The Third Place 2000

If you thought 'The Third Place' was Starbucks, here comes PlayStation ("one life for myself and one for my dreams"). It's a touch of the David Lynch's - he really did direct it - a touch of the noirs, a touch of 1940 movie surrealism, and a touch of unconscious - it's all there. There are heads flying off, a doppelganger and billowing steam. There's a disembodied arm, a bandage-wrapped mummy, an infinite horizon corridor and a duck that says "The third place". It's all there to launch PlayStation Two. So who wants to come into the back room for something a bit stronger now?

Bambi 2001

More David Lynch. It's glorious 1960s saturated colour, a travelogue music track, an ironic picture-postcard effect. There's high summer in gold and green as a baby deer noses its way through the vegetation to the roadside somewhere nice. All intercut, in the corniest way possible, with an approaching battered pick-up with a battered driver. When they collide the truck's bonnet crumples and the rear wheels kick up just as if it'd met a concrete wall. And Bambi walks on unharmed. That's what happens in the 'Third Place', where they've got different rules. This was the first of three ads that defined different kinds of 'Third Places'.

Overboard 2001

The idea here is that if you're a regular PlayStation 'Third Place' visitor, it'll show in your real world actions; you'll do silly things with every expectation of impunity. So there's a shark-fishing boat - an old one - with one chancer at the wheel and the other dishing out scoops of shark bait into the water where it leaves a bloody trail, with ominous dark shapes in it. The sensible skipper cuts the engine and goes for some large rods. The scooper, skinny and crazed-looking, strips to his trunks and dives into the scarlet water. With global warming, this commercial probably needs a "don't do this at home" notice even in Grimsby now.

Wolfman 2003

I think most of the PlayStation advertising was written by someone who liked Decadents. The theme here, once again, is exploring your own wilder shores. The ideas are very 19th century and literate, but rendered in a smart new faux-naïve animation style. So an astronomer character imagines being a werewolf. And then he's off, on a rocket smashing through deep space, morphing as he goes, banging into planets, shouting out crazy stuff. "How fantastic and different my life would be to go beyond human, to be a man-dog, a hairy person. Look at me I am teeth; I am fur; I am dribble. I am Wolfman."

Mad and marvellous.

Fun, anyone? 2003

In 2003 the PlayStation advertising changed. The idea was to bridge from the clever-dicks and early adopters by suggesting that gaming was actually fun and social - the earlier clever stuff might have implied it was a solitary pursuit.

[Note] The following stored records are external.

<file path="src/rtl/single_port_blockram_ctrl.sv">
// Request front-end for single_port_blockram: clears the RAM after reset, then serves
// in-order read/write requests and returns read data through a one-entry response buffer.
module single_port_blockram_ctrl #(
  parameter int SINGLE_ELEMENT_SIZE_IN_BITS = 64,
  parameter int NUMBER_SETS                 = 64,
  parameter int SET_PTR_WIDTH_IN_BITS       = $clog2(NUMBER_SETS)
) (
  input  logic                                   clk_in,
  input  logic                                   reset_in,
  input  logic                                   request_valid_in,
  input  logic                                   request_write_in,
  input  logic [SET_PTR_WIDTH_IN_BITS-1:0]       request_set_addr_in,
  input  logic [SINGLE_ELEMENT_SIZE_IN_BITS-1:0] request_element_in,
  output logic                                   request_ack_out,
  output logic                                   response_valid_out,
  output logic [SINGLE_ELEMENT_SIZE_IN_BITS-1:0] response_element_out,
  input  logic                                   response_ack_in,
  output logic                                   ram_access_en_out,
  output logic                                   ram_write_en_out,
  output logic [SET_PTR_WIDTH_IN_BITS-1:0]       ram_set_addr_out,
  output logic [SINGLE_ELEMENT_SIZE_IN_BITS-1:0] ram_write_element_out,
  input  logic [SINGLE_ELEMENT_SIZE_IN_BITS-1:0] ram_read_element_in,
  output logic                                   init_done_out
);

  localparam logic [SET_PTR_WIDTH_IN_BITS-1:0] LAST_SET = SET_PTR_WIDTH_IN_BITS'(NUMBER_SETS - 1);

  // SETTLE covers the edge on which the RAM samples the final clear write.
  typedef enum logic [1:0] {INIT, SETTLE, READY} state_t;

  state_t                             state;
  state_t                             state_next;
  logic [SET_PTR_WIDTH_IN_BITS-1:0]   clear_ctr;
  logic                               rd_issued;
  logic                               rd_wait;
  logic                               read_busy;
  logic                               accept;
  logic                               ram_access_next;
  logic                               ram_write_next;
  logic [SET_PTR_WIDTH_IN_BITS-1:0]   ram_addr_next;
  logic [SINGLE_ELEMENT_SIZE_IN_BITS-1:0] ram_data_next;

  assign read_busy       = rd_issued || rd_wait || response_valid_out;
  assign request_ack_out = (state == READY) && !read_busy;
  assign accept          = request_valid_in && request_ack_out;
  assign init_done_out   = (state == READY);

  always_ff @(posedge clk_in or posedge reset_in) begin
    if (reset_in) state <= INIT;
    else          state <= state_next;
  end

  always_comb begin
    state_next = state;
    case (state)
      INIT:    if (clear_ctr == LAST_SET) state_next = SETTLE;
      SETTLE:  state_next = READY;
      READY:   state_next = READY;
      default: state_next = INIT;
    endcase
  end

  always_comb begin
    ram_access_next = 1'b0;
    ram_write_next  = 1'b0;
    ram_addr_next   = ram_set_addr_out;
    ram_data_next   = ram_write_element_out;
    case (state)
      INIT: begin
        ram_access_next = 1'b1;
        ram_write_next  = 1'b1;
        ram_addr_next   = clear_ctr;
        ram_data_next   = '0;
      end
      READY: begin
        if (accept) begin
          ram_access_next = 1'b1;
          ram_write_next  = request_write_in;
          ram_addr_next   = request_set_addr_in;
          ram_data_next   = request_element_in;
        end
      end
      default: ;
    endcase
  end

  always_ff @(posedge clk_in or posedge reset_in) begin
    if (reset_in) begin
      ram_access_en_out     <= 1'b0;
      ram_write_en_out      <= 1'b0;
      ram_set_addr_out      <= '0;
      ram_write_element_out <= '0;
    end else begin
      ram_access_en_out     <= ram_access_next;
      ram_write_en_out      <= ram_write_next;
      ram_set_addr_out      <= ram_addr_next;
      ram_write_element_out <= ram_data_next;
    end
  end

  always_ff @(posedge clk_in or posedge reset_in) begin
    if (reset_in)
      clear_ctr <= '0;
    else if (state == INIT && clear_ctr != LAST_SET)
      clear_ctr <= clear_ctr + 1'b1;
  end

  // Read pipeline: RAM samples one edge after accept, buffer captures on the next.
  always_ff @(posedge clk_in or posedge reset_in) begin
    if (reset_in) begin
      rd_issued            <= 1'b0;
      rd_wait              <= 1'b0;
      response_valid_out   <= 1'b0;
      response_element_out <= '0;
    end else begin
      rd_issued <= accept && !request_write_in;
      rd_wait   <= rd_issued;
      if (rd_wait) begin
        response_valid_out   <= 1'b1;
        response_element_out <= ram_read_element_in;
      end else if (response_valid_out && response_ack_in) begin
        response_valid_out <= 1'b0;
      end
    end
  end

endmodule

</file>
<file path="config.mk">
export PLATFORM = sky130hd
export DESIGN_NAME = single_port_blockram_ctrl
export DESIGN_NICKNAME = d
export VERILOG_FILES = /design/src/rtl/single_port_blockram_ctrl.sv
export SDC_FILE = /design/constraint.sdc
export NUM_CORES = 1
export LEC_CHECK = 0
export CAP_MARGIN = 10
export CORE_MARGIN = 2
export CORE_UTILIZATION = 44
export CTS_BUF_LIST = sky130_fd_sc_hd__clkbuf_16
export DETAILED_ROUTE_END_ITERATION = 10
export PLACE_DENSITY = 0.85
export SETUP_SLACK_MARGIN = 0.5
export SYNTH_ARGS = -nofsm -noshare
export SYNTH_HDL_FRONTEND = slang
export SYNTH_SLANG_ARGS = --single-unit
</file>
<file path="constraint.sdc">
create_clock -name clk_in -period 11.66 [get_ports clk_in]
set_clock_uncertainty 0.2 [all_clocks]
set_input_delay 1.749 -clock clk_in [delete_from_list [all_inputs] [get_ports clk_in]]
set_output_delay 1.749 -clock clk_in [all_outputs]
set_load 0.02 [all_outputs]
</file>
==> results of run 1 <==
-- placed cells by master (no fill, tap or decap), types with 6 or more instances in the layout --
cell type        instances
clkdlybuf4s50_1        276
dfrtp_1                146
mux2_2                  68
nand3_1                 66
nand2_1                 66
o21ai_0                 47
o21ai_1                 20
clkbuf_16               17
inv_1                    9
or2_2                    6
o221a_2                  6
-- layer usage --
layer  wire length (µm)  up-vias
li1                   -     2225
met1               6070     2351
met2               8520      227
met3               1130       40
met4                501        0
met5                  0        -
-- kinds of logic (layout without fill, tap and decap cells) --
family / count (synthesis) / count (layout)
DFF: 147 / 147
buffers and inverters: 42 / 316
muxes: 68 / 68
AOI/OAI and AO/OA: 79 / 79
xor gates and xnor gates: 1 / 1
adders and majority gates: 3 / 3
and+or+nand+nor: 150 / 150
-- flip-flops by register name (all words and copies together) (netlist names) --
| signal | cells |
|---|---|
| ram_set_addr_out | 6 |
| ram_access_en_out | 1 |
| ram_write_en_out | 1 |
| rd_wait | 1 |
| ram_write_element_out | 64 |
| response_element_out | 64 |
| clear_ctr | 6 |
| rd_issued | 1 |
| response_valid_out | 1 |
| state | 2 |
-- power groups by stage --
stage,combinational [W],clock (W),sequential [W]
floorplan,0.0000109,0,0.000520
global placement,0.0000612,0,0.000519
detailed placement,0.0000617,0,0.000519
CTS,0.0000624,0.000482,0.000510
global route,0.0000663,0.000503,0.000510
finish,0.0000615,0.000472,0.000511
-- worst max-delay path, cell delays in order (launching register included) --
cell and delay (ns):
dfrtp_2 0.38, buf_4 0.35, nor4b_4 0.35, buf_4 0.59, clkdlybuf4s50_1 0.74
-- cell type report --
cell class                 count  area share, %
clock inverter                12          0.884
multi-input combinational    301           21.4
tap                          176           2.39
clock buffer                  17           4.62
sequential                   147           40.0
timing repair buffer         282           30.5
inverter                       5          0.258
-- metrics by stage --
stage	power [W]	instance area [µm²]	worst slack [ns]	hold WS [ns]	utilization (%)
after floorplan	0.000530	5850	5.76	0.209	-
after global placement	0.000581	8690	7.30	0.212	66.2
after detailed placement	0.000581	8690	7.27	0.225	66.2
after CTS	0.00105	9200	6.82	0.237	70.0
after global routing	0.00108	9200	6.69	0.248	70.0
final	0.00104	9200	6.81	0.233	70.0
-- worst paths after layout --
check / from / to / slack, ns / cells after the start
setup / recovery: rd_wait / request_ack_out / 6.81 / 4
hold reg to reg: rd_issued / rd_wait / 0.23 / 0
setup reg to reg: rd_wait / ram_write_element_out[12] / 8.32 / 5
min in group asynchronous: reset_in / response_element_out[32] / 1.60 / 2
hold / removal: rd_issued / rd_wait / 0.23 / 0
max in group asynchronous: reset_in / response_element_out[53] / 8.21 / 3
==> impl_metrics.csv, run 1 <==
group,metric,value,unit
floorplanning,start_util,44.5,%
power_and_ir_drop,p_per_area,113,mW/mm²
power_and_ir_drop,power.share.clock,45.2,%
route,dr.pass1.iters,4,
floorplanning,io_pins,278,
logic_synthesis,synthCells,490,
timing,hold_violations,0,
logic_synthesis,synth_compound_area_share,7.68,%
logic_synthesis,synth-edff-count,0,
logic_synthesis,yosys.area.top_type,"dfrtp_1",
global_routing,grt_overflow,0,
logic_synthesis,synth_top_area_share,62.9,%
logic_synthesis,synth_nets,632,
finish,multi_input_area,0.00196,mm²
logic_synthesis,ys_seq_area_share,62.9,%
global_routing,met1_usage,26.2,%
logic_synthesis,synth.area.top_cells,"dfrtp_1 (63%), mux2_2 (13%), nand3_1 (5.6%)",
floorplanning,dieHeight,119,µm
global_routing,track_usage,22.9,%
route,vias,4843,
timing,rsz0062_at_grt,"no",
logic_synthesis,yosysMostFrequentCell,"dfrtp_1",
clocking,cts.repair.resized,0,
flow_run,max-cap-violations,0,
timing,period_share,41.6,%
logic_synthesis,avgSynthCellArea,11.9,µm²
clocking,clock_sinks,147,
timing,fmax,206,MHz
logic_synthesis,synth_cell_type_count,26,
clocking,clk_path_buf_depth,2,
power_and_ir_drop,p_int,0.000834,W
setup_path,worstSetupEndpointType,"primary output",
min_path,hp-class,"flip-flop to flip-flop",
timing,finalMaxSlewViolations,0,
logic_synthesis,yosys_warnings,0,
logic_synthesis,synth-seq-cells,147,
global_routing,grt_use_met2,40.1,%
clocking,cts-buffers-inserted,17,
route,detail_route.wirelength,16.2,mm
power_and_ir_drop,combPwrFrac,5.9,%
setup_path,crit_required,9.71,ns
placement,place.gp.congestion,0.762,
floorplanning,rows,42,
clocking,ctsHtreeMaxLevel,4,
power_and_ir_drop,swShare,20.1,%
power_and_ir_drop,power_frac_seq,48.9,%
finish,final_cells,940,
logic_synthesis,synthArstFlopShare,100,%
power_and_ir_drop,power_switching,0.000210,W
logic_synthesis,netlist_top_cells_count,"dfrtp_1 (147), mux2_2 (68), nand2_1 (66), nand3_1 (66), o21ai_0 (47)",
clocking,cts_tree,"done",
timing,fin_crit,4.85,ns
clocking,post_cts_buffers,0,
clocking,insertion_delay,0.41,ns
setup_path,worstSetupPathType,"flip-flop to primary output",
finish,fill_cells,970,
logic_synthesis,synth_top_family_by_area,"multiplexers",
logic_synthesis,synth-xor-area-share,0.150,%
setup_path,cp_max_fo,68,
finish,seq_area,0.00368,mm²
setup_path,cp-start-kind,"flip-flop",
finish,drive_gt1_share,15.2,%
floorplanning,core_area,0.0131,mm²
timing,setup_viol,0,
global_routing,grtUsageMet3,6.13,%
setup_path,crit_arrival,2.90,ns
global_routing,grt_start_max_net_pins,82,
global_routing,grt_pass1_vias,4891,
logic_synthesis,ys.flop_type,"dfrtp_1",
timing,setup_tns,0,ns
placement,place_inst,911,
floorplanning,die_w,119,µm
route,drc,0,
finish,syn_to_final_growth,57.2,%
logic_synthesis,synth_fa_ha_area_share,0.642,%
clocking,cts_hold_buf,0,
global_routing,grt-busiest-layer,"met2",
clocking,clk_transition_reported_paths,0.05,ns
timing,worstMarginPinSlew,1.04,ns
route,wl_per_cell,17.3,µm
placement,io_buffers,277,
clocking,cts_root_buf,"clkbuf_16",
logic_synthesis,synthMuxAreaShare,13.1,%
finish,nets,896,
global_routing,grt_pass1_wl,25.3,mm
route,routed_via_density,5.15,
logic_synthesis,synth_area,0.00585,mm²
route,final_antenna_net_count,0,
global_routing,grt_antenna_before_repair,0,
timing,timing.slew.headroom,30.9,%
power_and_ir_drop,p_leak,4.00,nW
logic_synthesis,synth_simple_gate_area_share,12.0,%
status,outcome,"complete, no violations",
placement,place_hpwl,11.3,mm
power_and_ir_drop,irDropWorstVdd,0.0000859,V
finish,insertedDiodeCount,0,
route,drt_iter0_markers,354,
floorplanning,dieArea,0.0142,mm²
(Power assumes the default switching activity.)
==> inputs of run 2 (changes only) <==
--- a/config.mk
+++ b/config.mk
@@ -7,10 +7,10 @@
 export LEC_CHECK = 0
 export CAP_MARGIN = 10
 export CORE_MARGIN = 2
-export CORE_UTILIZATION = 44
+export CORE_UTILIZATION = 37
 export CTS_BUF_LIST = sky130_fd_sc_hd__clkbuf_16
 export DETAILED_ROUTE_END_ITERATION = 10
-export PLACE_DENSITY = 0.85
+export PLACE_DENSITY = 0.77
 export SETUP_SLACK_MARGIN = 0.5
 export SYNTH_ARGS = -nofsm -noshare
 export SYNTH_HDL_FRONTEND = slang
==> constraint.sdc (replaced) <==
create_clock -name clk_in -period 3.9 [get_ports clk_in]
set_clock_uncertainty 0.2 [all_clocks]
set_input_delay 0.585 -clock clk_in [delete_from_list [all_inputs] [get_ports clk_in]]
set_output_delay 0.585 -clock clk_in [all_outputs]
set_load 0.02 [all_outputs]
==> run 2 against run 1 <==
Net effect: utilization fell by 8.8 points; non-clock buffer count increased by 2; final cell count rose by 4.1%; total power grew to 3.3 times the previous value; register-to-register slack worse by 7.4 ns; clock-buffer cell count is the same; combinational power increased to 3.0 times the previous value; via count unchanged; largest power group is now the clock network.
==> impl_metrics.csv, run 2 (synthesis results as in run 1) <==
group,metric,value,unit
status,outcome,"complete, no violations",
clocking,post_cts_buffers,0,
finish,drive_gt1_share,15.8,%
floorplanning,io_pins,278,
global_routing,grt_start_max_net_pins,110,
setup_path,crit_required,3.12,ns
clocking,cts_hold_buf,0,
floorplanning,rows,45,
clocking,cts_root_buf,"clkbuf_16",
setup_path,cp_max_fo,28,
placement,place_hpwl,12.3,mm
power_and_ir_drop,irDropWorstVdd,0.000276,V
finish,nets,898,
route,drt_iter0_markers,423,
route,detail_route.wirelength,17.2,mm
power_and_ir_drop,p_leak,4.05,nW
placement,io_buffers,277,
clocking,insertion_delay,0.41,ns
clocking,cts.repair.resized,0,
route,dr.pass1.iters,5,
timing,hold_violations,0,
timing,worstMarginPinSlew,1.10,ns
global_routing,track_usage,20.0,%
setup_path,worstSetupEndpointType,"primary output",
floorplanning,core_area,0.0153,mm²
clocking,clk_transition_reported_paths,0.06,ns
floorplanning,dieArea,0.0168,mm²
timing,finalMaxSlewViolations,0,
setup_path,worstSetupPathType,"flip-flop to primary output",
route,drc,0,
timing,rsz0062_at_grt,"no",
floorplanning,die_w,130,µm
finish,insertedDiodeCount,0,
timing,period_share,80.6,%
clocking,clock_sinks,147,
flow_run,max-cap-violations,0,
global_routing,grt_pass1_wl,25.7,mm
floorplanning,dieHeight,130,µm
setup_path,max_stage_delay,0.70,ns
finish,final_common_cell,"clkdlybuf4s50_1",
timing,fin_crit,3.14,ns
setup_path,path_cells,"inv_1 > ha_1 > nor4b_4 > buf_4 > clkdlybuf4s50_1",
timing,timing.slew.headroom,26.5,%
placement,place.gp.congestion,0.821,
clocking,clk_path_buf_depth,2,
clocking,cts_tree,"done",
global_routing,grt_pass1_vias,5036,
timing,setup_viol,0,
route,final_antenna_net_count,0,
setup_path,crit_arrival,2.36,ns
floorplanning,start_util,38.2,%
timing,hold_ws,0.236,ns
global_routing,grt_overflow,0,
setup_path,slowest_stage,"clkdlybuf4s50_1",
power_and_ir_drop,p_per_area,366,mW/mm²
setup_path,cp-start-kind,"flip-flop",
route,routed_via_density,4.95,
timing,fmax,318,MHz
finish,syn_to_final_growth,60.4,%
finish,final_cell_mix,"clkdlybuf4s50_1 (276), dfrtp_1 (146), mux2_2 (68)",
min_path,hp-class,"flip-flop to flip-flop",
route,vias,4843,
global_routing,grt_antenna_before_repair,0,
clocking,cts-buffers-inserted,17,
clocking,ctsHtreeMaxLevel,4,
finish,largest_registers,"ram_write_element_out: 64 flops, response_element_out: 64 flops",
route,wl_per_cell,17.5,µm
finish,final_util,61.3,%
timing,setup_tns,0,ns
## run 2: cell types whose count changed in the layout (fill, tap and decap cells not counted)
cell       delta
clkinv_2      -1
buf_4         +1
buf_12        +1
inv_1         -4
clkinv_1      +3
inv_6         -1
bufinv_16     +4
clkinv_4      +1
## run 2: critical path: cells and delay by family, from the launching register on
kind / cells / cell delay (ns)
buffers and inverters: 3 / 1.13
DFF: 1 / 0.36
and+or+nand+nor: 1 / 0.23
adders and majority gates: 1 / 0.22
## run 2: final cells by class
cell class	instances	area, µm²
inverter	5	22.5
fill	1219	5930
tap	211	264
clock inverter	14	194
timing repair buffer	284	2830
multi-input combinational	301	1960
sequential	147	3680
clock buffer	17	425
## run 2: final timing paths
kind,start,endpoint,slack (ns),depth (start not counted)
setup / recovery,state[0],request_ack_out,0.76,5
hold / removal,rd_issued,rd_wait,0.24,0
setup reg to reg,state[0],ram_write_element_out[29],0.96,6
hold reg to reg,rd_issued,rd_wait,0.24,0
max in group asynchronous,reset_in,clear_ctr[0],2.56,3
min in group asynchronous,reset_in,clear_ctr[3],0.49,3
## run 2: power breakdown
part | total (W) | internal (W) | switching (W)
registers | 0.00153 | 0.00153 | 0
logic | 0.000187 | 0.000124 | 0.0000624
clock network | 0.00172 | 0.00112 | 0.000601
## run 2: stage by stage
step	area [µm²]	worst slack (ns)	cells	power (W)
2_1_floorplan	5850	1.27	490	0.00159
3_3_place_gp	8760	1.14	948	0.00174
3_5_place_dp	8760	0.932	948	0.00174
4_1_cts	9380	0.719	979	0.00346
5_1_grt	9380	0.624	979	0.00355
6_report	9380	0.756	979	0.00343
## run 2: metal layers
metal,track usage [%],vias to the layer above,routed length [µm]
met5,0,-,0
met4,8.79,0,456
met3,5.62,32,1230
met2,36.1,207,9130
met1,21.8,2378,6350
li1,-,2226,-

By 2003 Sony wanted the brand to roll out, go mass, become a medium. So a new broader range of games targeted at a wider market had a new tagline "Fun, anyone?" The campaign was based around four different animation treatments using cheerful black and white line drawings - a dancing robot, a talking bird, a series of come-on-ins. And absolutely nothing grim or studenty. Start dark, end Lite.

Life on PlayStation 2004

The PlayStation here is a sort of spoof African wildlife reserve in a parallel universe where people do animal things described by a polite educated African voice-over. There are three versions, all involving lots of extras in satisfyingly expensive locations. One, "Athletes" has athletes playing the endangered herbivores (deer? zebra?) while the predatory ventriloquists watch from the bushes. Eventually they get an athlete down. Another treatment has a herd of golfers trying to cross a river while wicked porn stars stalk them, and then have their tooth-and-claw way with the strays. I know it all sounds a bit laboured, a bit of an Eddie Izzard routine, but it's nice to look at.